In response to the current economic crisis, Ardi Ardak, a National Food Security Initiative, was launched in December 2019 by ESDU in partnership with the Lebanese League for Women in Business (LLWB), the Food Heritage Foundation (FHF), and Ziko House. This initiative aims to promote the local food system by supporting small-scale producers, focusing especially on women and young people. Ardi Ardak complements ESDU’s capacity building projects by helping small-scale producers, like those who participated in CLIMAT, market their products and sell at farmers markets, specialty shops, supermarkets, online, and eventually, abroad.

“A central piece of Ardi Ardak is to use high-quality crops, because we can’t compete [with large food-exporting countries] on scale.” Also key is the production and packaging of food products. Instead of selling green beans, producers might sell ready made lubya bi zeit (green beans braised in olive oil). They might add herbs to their cheese, create new jam mixes, or make energy bars out of local raw materials. Volunteers are also making use of Ardi Ardak’s networks to support vulnerable communities by distributing seedlings and food parcels to households in need.

To fund projects like CLIMAT and to further strengthen Ardi Ardak networks, Hamadeh and the ESDU team are working to attract investors. MainGate spoke with one of them, former President of the Lebanese League for Women in Business Asma Zein. Zein first engaged ESDU to teach the farmers working her family’s land in Deir Al Harf how to grow pesticide-free fruits and vegetables. That experience pushed her to help fundraise for ESDU’s initiatives. “I decided to spread the word, to think about how to approach landowners, to encourage the planting on unused land in a sustainable way,” Zein says.

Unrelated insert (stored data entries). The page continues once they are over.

This is an optimization exercise on Yosys and OpenROAD, whose aim is small area and a short achievable clock period, not a production implementation. Function was checked by simulation only, so behaviour that the tests miss may differ from the original. No activity file was given, so power comes from the tool's default toggle rates.

==> flow/design.v (outline; a module is shown in full before it is edited, if it fits) <==
// module alu_decode: 76 lines
// module alu_fx_arith: 963 lines
// module alu_fx_sat: 82 lines
// module alu_bit_ops: 25 lines
// module alu_result: 59 lines
// module alu_top: 88 lines
module alu_top
#(
    parameter int INT_W  = alu_fx_pkg::INT_W_DEF,
    parameter int FRAC_W = alu_fx_pkg::FRAC_W_DEF,
    parameter int DATA_W = INT_W + FRAC_W
) (
    input  logic              i_clk,
    input  logic              i_rst_n,
    input  logic [DATA_W-1:0] i_data_a,
    input  logic [DATA_W-1:0] i_data_b,
    input  logic [alu_op_pkg::OP_W-1:0]   i_inst,
    output logic              o_busy,
    output logic              o_valid,
    output logic [DATA_W-1:0] o_data
);
  // ...
==> flow/flow/run.sh <==
#!/bin/bash
# The standard layout (standard.sh: same synthesis, constraints, clock
# period and steps) with two of ORFS's own settings changed:
#  - every port still gets its buffer, but a sky130_fd_sc_hd__buf_2 instead
#    of the clkdlybuf4s50_1 that buffer_ports picks by default;
set -euo pipefail
bash standard.sh SETUP_SLACK_MARGIN=5.25 "BUFFER_PORTS_ARGS=-buffer_cell sky130_fd_sc_hd__buf_2" finish > standard_flow.log 2>&1
==> flow/standard.sh <==
#!/bin/bash
# synth_recipe.tcl (not shown) runs the flow's synth.tcl, then flattens the netlist and writes it again
# the make line also repeats each setting of config.mk as NAME=value (left out here)
make -C /OpenROAD-flow-scripts/flow DESIGN_CONFIG=/design/flow/config.mk WORK_HOME=/design/flow/orfs CLKGATE_MAP_FILE= SYNTH_SCRIPT=/design/flow/synth_recipe.tcl "${@:-finish}"
==> flow/config.mk <==
export PLATFORM = sky130hd
export DESIGN_NAME = alu_top
export DESIGN_NICKNAME = alu_top
export VERILOG_FILES = /design/flow/design.v
export SDC_FILE = /design/flow/constraint.sdc
export NUM_CORES = 4
export LEC_CHECK = 0
export ABC_AREA = 1
export CAP_MARGIN = 20
export CORE_MARGIN = 2
export CORE_UTILIZATION = 30
export SLEW_MARGIN = 20
==> flow/constraint.sdc <==
create_clock -name core_clock -period 10.0 [get_ports {i_clk}]
set_input_delay 2.0000 -clock core_clock [delete_from_list [all_inputs] [get_ports {i_clk}]]
set_output_delay 2.0000 -clock core_clock [all_outputs]
set_load 0.01 [all_outputs]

Through Ardi Ardak, she hopes to eliminate intermediaries between farmers and wholesalers or exporters to help farmers become more profitable and sustainable. “We encourage producers to stay put [and not leave for the city], and to involve their kids in their work. And we teach them what to plant because what you plant in the south is different from what you plant in the north and Beqaa.”

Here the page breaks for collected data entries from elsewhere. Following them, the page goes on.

From an optimization exercise on the open Yosys and OpenROAD flow, aimed at small area, a short achievable clock period and few clock cycles; shortcuts taken in it are not production practice.
Where RTL was checked, it was by simulation tests only, not by an equivalence proof against the original.
Only the layout flow was run in runs 1, 2, 5 and 6; the RTL was not checked for function there.

==> flow/design.v <==
package sad_pkg;
  localparam int PixelWidth = 8;
  localparam int SadWidth   = 17;   
  localparam int SumWidth   = 12;   
  localparam int SAddrWidth = 10;   
  localparam int RAddrWidth = 8;
  typedef logic [PixelWidth-1:0] pixel_t;
  typedef logic [SadWidth-1:0] sad_t;
  typedef logic [SumWidth-1:0] sum_t;
  typedef logic [SAddrWidth-1:0] saddr_t;
  typedef logic [RAddrWidth-1:0] raddr_t;
endpackage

Both Zein and Hamadeh lament the lack of public sector support for agriculture in Lebanon. “We have no farm bill here,” Hamadeh explains, referring to the omnibus bill that funds American agriculture. “The budget allocated for the Ministry of Agriculture is less than 1 percent of the government’s budget, and the GDP share of agriculture is less than 4 percent, having fallen from 10 percent in the 1970s.” This lack of support coupled with an import-oriented economy has led to bizarre arrangements. “We would buy chickpeas from the States and make hummus, but now, with the economic crisis, those factories are saying they want to buy locally.”

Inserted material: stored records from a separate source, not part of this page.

What follows belongs to an exercise in optimizing a design on an open flow for small area, a short achievable clock period and few clock cycles; a production flow would make more cautious choices. RTL that was checked went through simulation tests only; none was proved equivalent to the original.

==> wip/yarrow <==
==> flow/design.v <==
module uint_to_decimal_ascii_core (
    input  logic         i_clk,
    input  logic         i_rst_n,
    input  logic         in_valid,
    output logic         in_ready,
    input  logic [31:0]  in_value,
    output logic         out_valid,
    input  logic         out_ready,
    output logic [5:0]   out_char,
    output logic         out_last
);
    function automatic logic [3:0] add3(input logic [3:0] d);
        add3[3] = d[3] | (d[2] & (d[1] | d[0]));
        add3[2] = (d[2] & !d[1] & !d[0]) | (d[3] & d[0]);
        add3[1] = (!d[2] & d[1]) | (d[2] & d[1] & d[0]) | (d[3] & !d[0]);
        add3[0] = (!d[3] & !d[2] & d[0]) | (d[2] & d[1] & !d[0]) | (d[3] & !d[0]);
    endfunction
    function automatic logic [38:0] dd4(input logic [38:0] bcd, input logic [3:0] nib);
        logic [38:0] b;
        b = bcd;
        for (int s = 3; s >= 0; s--) begin
            for (int j = 0; j < 9; j++) b[4*j +: 4] = add3(b[4*j +: 4]);
            b = {b[37:0], nib[s]};
        end
        dd4 = b;
    endfunction
    function automatic logic [3:0] lead_digit(input logic [39:0] bcd);
        logic [3:0] k;
        k = '0;
        for (int j = 1; j < 10; j++) begin
            if (bcd[4*j +: 4] != 4'd0) k = 4'(j);
        end
        lead_digit = k;
    endfunction
    logic [31:0] r_b;         
    logic [2:0]  r_fidx;      
    logic        r_bvalid;    
    logic        r_bfirst;    
    logic        r_in_ready;
    logic [2:0] top, fidx;
    always_comb begin
        top = '0;
        for (int k = 2; k < 8; k++) begin
            if (r_b[4*k +: 4] != 4'd0) top = 3'(k - 1);
        end
    end
    assign fidx = r_bfirst ? top : r_fidx;
    logic [3:0]  r_nib;       
    logic [4:0]  r_nhb;       
    logic        r_nv, r_nfirst, r_nlast;
    logic [38:0] r_cb;
    logic        r_cb_done;
    logic [38:0] r_ob;
    logic [3:0]  r_ob_ptr;
    logic        r_ob_full;
    logic        r_ovalid, r_olast, r_svalid, r_slast;
    logic [3:0]  r_odig, r_sdig;
    logic push, ob_free, cb_move, stall, step, fetch, take, o_free;
    logic [3:0]  f_nib, f_nhi;
    logic [3:0]  ob_dig;
    logic [39:0] ob_x;
    logic [35:0] b_up;    
    assign push    = r_ob_full && !r_svalid;
    assign ob_free = !r_ob_full || (push && r_ob_ptr == 4'd0);
    assign cb_move = r_cb_done && ob_free;
    assign stall   = r_nv && r_nfirst && r_cb_done && !cb_move;
    assign step    = r_nv && !stall;
    assign fetch   = r_bvalid && !stall;
    assign take    = in_valid && r_in_ready;
    assign b_up  = {8'd0, r_b[31:4]};
    assign f_nib = r_b[4*fidx +: 4];
    assign f_nhi = b_up[4*fidx +: 4];
    assign ob_x  = {1'b0, r_ob};
    assign ob_dig = ob_x[4*r_ob_ptr +: 4];
    logic n_bvalid, n_bfirst, n_nv, n_nfirst, n_cb_done, n_ob_full, n_stall, n_ready_nt;
    logic [2:0] n_fidx;
    logic b_free;
    assign b_free = !r_bvalid || (fetch && fidx == 3'd0);
    always_comb begin
        n_bvalid = r_bvalid;
        n_bfirst = r_bfirst;
        n_fidx   = r_fidx;
        n_nv     = fetch || (r_nv && stall);
        n_nfirst = fetch ? r_bfirst : r_nfirst;
        if (fetch) begin
            n_bfirst = 1'b0;
            n_fidx   = fidx - 3'd1;
            if (fidx == 3'd0) n_bvalid = 1'b0;
        end
        if (b_free) begin
            n_bfirst = 1'b1;
        end
        n_cb_done = (r_cb_done && !cb_move) || (step && r_nlast);
        n_ob_full = (r_ob_full && !(push && r_ob_ptr == 4'd0)) || cb_move;
        n_stall   = n_nv && n_nfirst && n_cb_done && n_ob_full;
        n_ready_nt = !n_bvalid || ((fetch ? fidx == 3'd1 : fidx == 3'd0) && !n_stall);
        if (take) n_bvalid = 1'b1;
    end
    assign o_free = !r_ovalid || out_ready;
    always_ff @(posedge i_clk) begin
        if (!i_rst_n) begin
            r_bvalid   <= 1'b0;
            r_nv       <= 1'b0;
            r_in_ready <= 1'b0;
            r_cb_done  <= 1'b0;
            r_ob_full  <= 1'b0;
            r_ovalid   <= 1'b0;
            r_svalid   <= 1'b0;
        end else begin
            r_bvalid   <= n_bvalid;
            r_nv       <= n_nv;
            r_in_ready <= !take && n_ready_nt;
            r_cb_done  <= n_cb_done;
            r_ob_full  <= n_ob_full;
            if (o_free) begin
                r_ovalid <= r_svalid || push;
                r_svalid <= 1'b0;
            end else if (push) begin
                r_svalid <= 1'b1;
            end
        end
    end
    always_ff @(posedge i_clk) begin
        if (b_free) begin
            r_b <= in_value;
        end
        r_fidx   <= n_fidx;
        r_bfirst <= n_bfirst;
        r_nfirst <= n_nfirst;
        if (fetch) begin
            r_nib   <= f_nib;
            r_nhb   <= {(f_nhi >= 4'd10), f_nhi - ((f_nhi >= 4'd10) ? 4'd10 : 4'd0)};
            r_nlast <= (fidx == 3'd0);
        end
        if (step) begin
            r_cb <= dd4(r_nfirst ? {34'd0, r_nhb} : r_cb, r_nib);
        end
        if (cb_move) begin
            r_ob     <= r_cb;
            r_ob_ptr <= lead_digit({1'b0, r_cb});
        end else if (push) begin
            r_ob_ptr <= r_ob_ptr - 4'd1;
        end
        if (o_free) begin
            r_odig  <= r_svalid ? r_sdig : ob_dig;
            r_olast <= r_svalid ? r_slast : (r_ob_ptr == 4'd0);
        end else if (push) begin
            r_sdig  <= ob_dig;
            r_slast <= (r_ob_ptr == 4'd0);
        end
    end
    assign in_ready  = r_in_ready;
    assign out_valid = r_ovalid;
    assign out_char  = {2'b11, r_odig};
    assign out_last  = r_olast;
endmodule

Hamadeh believes the current economic situation and growing global awareness about the unsustainability of industrial-scale, pesticide-heavy agribusiness will translate into greater support for ESDU’s agenda. That CLIMAT won the Khalifa International Award for Date Palm and Agricultural Innovation in 2020 is evidence of that support. Hamadeh says that the ultimate goal is to develop “a kind of network between the landlords, small farmers, and private investors” that supports farm-to-table supply chains across the country. “We already have a setup. We have established different projects, a whole infrastructure, and now it’s time to scale it up at the national level.”

 Hamadeh believes the current economic
situation and growing global awareness about the unsustainability of industrial-scale, pesticide-heavy agribusiness will translate into greater support for ESDU’s agenda.